Asymptotic relation between $\Phi(x,z)$ and $\Psi(x,z)$ Define, $\Phi(x,z):=\#\{n\le x: n \text{ is not divisible by any prime }<z\}$
$\Psi(x,z):=\#\{n\le x:\text{ if }p|n \text{ then }p<z\}$.

Prove that, $\displaystyle \Phi(x,z)=x\sum_{d|P_z,d\le x}\frac{\mu(d)}{d}+O(\Psi(x,z)).$ where $\displaystyle P_z=\prod _{p<z}p$.

After some calculation I got that,
$$\Phi(x,z)=x\sum_{d|P_z,d\le x}\frac{\mu(d)}{d}+O\left(\sum_{d|P_z}\mu(d)\right).$$ From here how can I deduce the relation between $\Psi$ function ?
Any idea? 
 A: I guess you started by using the inclusion-exclusion principle to compute $\Phi(x,z)$, thus
\begin{align}
\Phi(x,z) &= \sum_{d \mid P_z} \mu(d)\biggl\lfloor\frac{x}{d}\biggr\rfloor \\
&= \sum_{\substack{d \mid P_z \\ d \leqslant x}} \mu(d)\biggl\lfloor\frac{x}{d}\biggr\rfloor
\end{align}
since $\bigl\lfloor\frac{x}{d}\bigr\rfloor = 0$ for $d > x$. Then you split $\lfloor t\rfloor = t - \lbrace t\rbrace$ and used $t$ to obtain the main term
$$x\sum_{\substack{d \mid P_z \\ d \leqslant x}} \frac{\mu(d)}{d}\,.$$
Then however you made two mistakes in bounding the error term.

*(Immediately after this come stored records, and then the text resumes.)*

<file path="config.mk">
export PLATFORM = sky130hd
export DESIGN_NAME = alu4_acc_sequencer_flat
export DESIGN_NICKNAME = d
export VERILOG_FILES = /design/src/rtl/alu4_acc_sequencer_if.sv /design/src/rtl/alu4_acc_sequencer.sv /design/src/flat_wrapper.sv
export SDC_FILE = /design/constraint.sdc
export NUM_CORES = 1
export LEC_CHECK = 0
export ABC_AREA = 1
export ABC_CLOCK_PERIOD_IN_PS = 1190
export BUFFER_PORTS_ARGS = -buffer_cell sky130_fd_sc_hd__buf_2
export CAP_MARGIN = 30
export CORE_MARGIN = 2
export CORE_UTILIZATION = 48
export CTS_CLUSTER_DIAMETER = 60
export DETAILED_ROUTE_END_ITERATION = 8
export PLACE_DENSITY_LB_ADDON = 0.12
export SLEW_MARGIN = 30
export SYNTH_ARGS = -nofsm -noshare
export SYNTH_HDL_FRONTEND = slang
export SYNTH_SLANG_ARGS = --single-unit
</file>
<file path="constraint.sdc">
create_clock -name clk -period 1.19 [get_ports clk]
set_input_delay 0.1785 -clock clk [delete_from_list [all_inputs] [get_ports clk]]
set_output_delay 0.1785 -clock clk [all_outputs]
set_load 0.01 [all_outputs]
</file>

On the one hand, for finite $S \subset \mathbb{N}$ we cannot conclude
$$\sum_{d \in S} \mu(d)\biggl\lbrace\frac{x}{d}\biggr\rbrace \in O\Biggl(\sum_{d \in S} \mu(d)\Biggr)$$
just because $0 \leqslant \lbrace t\rbrace < 1$. There typically is much cancellation in $\sum_{d \in S} \mu(d)$, and it is possible that the largeness and smallness of $\bigl\lbrace \frac{x}{d}\bigr\rbrace$ is strongly correlated with the sign of $\mu(d)$ so that we have little cancellation in $\sum_{d \in S} \mu(d)\bigl\lbrace \frac{x}{d}\bigr\rbrace$. In the case where $S$ is the set of divisors of an $n > 1$, the cancellation in $\sum \mu(d)$ is extreme, for
$$\sum_{d \mid n} \mu(d) = \begin{cases} 0 &\text{if } n > 1, \\ 1 &\text{if } n = 1. \end{cases}$$
And $P_z > 1$ for $z > 2$, but
$$\sum_{d \mid P_z} \mu(d)\biggl\lbrace \frac{x}{d}\biggr\rbrace$$
will rarely be $0$. We do however have the trivial estimate
$$\Biggl\lvert \sum_{d \in S} \mu(d)\biggl\lbrace \frac{x}{d}\biggr\rbrace \Biggr\rvert \leqslant \sum_{d \in S} \biggl\lvert \mu(d)\biggl\lbrace \frac{x}{d}\biggr\rbrace \biggr\rvert \leqslant \# S\,.\tag{$\ast$}$$
The other mistake you made is that you dropped the $d \leqslant x$ constraint in the sum of the error term. If we keep that, we find
$$\Biggl\lvert \Phi(x,z) - x\sum_{\substack{d \mid P_z \\ d \leqslant x}} \frac{\mu(d)}{d}\Biggr\rvert = \Biggl\lvert \sum_{\substack{d \mid P_z \\ d \leqslant x}} \mu(d)\biggl\lbrace \frac{x}{d}\biggr\rbrace \Biggr\rvert \leqslant \# \bigl\{ d \leqslant x : d \mid P_z\bigr\}$$
using $(\ast)$. And now all that is missing is the observation that
$$\bigl\{ d \leqslant x : d \mid P_z\bigr\} \subseteq \bigl\{ n \leqslant x : p \mid n \implies p < z\bigr\}$$
which immediately yields
$$\Biggl\lvert \Phi(x,z) - x\sum_{\substack{d \mid P_z \\ d \leqslant x}} \frac{\mu(d)}{d}\Biggr\rvert \leqslant \# \bigl\{ d \leqslant x : d \mid P_z\bigr\} \leqslant \Psi(x,z)\,.$$
Thus we not only get the desired $O\bigl(\Psi(x,z)\bigr)$ error bound, we even get an explicit constant, the modulus of the error term is bounded by $\Psi(x,z)$.